* _About this task_
Where does the word "expr" show up in the records? Copy every line that has it.

━━━ Dataset records

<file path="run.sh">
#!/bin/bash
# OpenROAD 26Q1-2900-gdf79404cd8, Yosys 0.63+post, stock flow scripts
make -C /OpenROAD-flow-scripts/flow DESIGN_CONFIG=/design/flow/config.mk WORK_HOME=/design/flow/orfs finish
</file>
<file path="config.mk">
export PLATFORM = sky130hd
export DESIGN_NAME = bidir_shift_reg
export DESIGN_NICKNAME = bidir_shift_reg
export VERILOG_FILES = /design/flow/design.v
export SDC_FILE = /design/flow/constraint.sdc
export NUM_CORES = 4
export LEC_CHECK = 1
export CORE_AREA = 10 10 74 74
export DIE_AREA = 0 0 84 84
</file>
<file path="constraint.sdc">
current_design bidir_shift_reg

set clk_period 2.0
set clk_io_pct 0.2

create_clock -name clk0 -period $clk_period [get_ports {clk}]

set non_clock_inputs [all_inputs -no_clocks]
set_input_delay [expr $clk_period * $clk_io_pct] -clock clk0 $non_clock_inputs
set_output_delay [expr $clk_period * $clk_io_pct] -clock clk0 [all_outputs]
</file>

━━━━━━

* _Reply to the exercise_
set_input_delay [expr $clk_period * $clk_io_pct] -clock clk0 $non_clock_inputs
set_output_delay [expr $clk_period * $clk_io_pct] -clock clk0 [all_outputs]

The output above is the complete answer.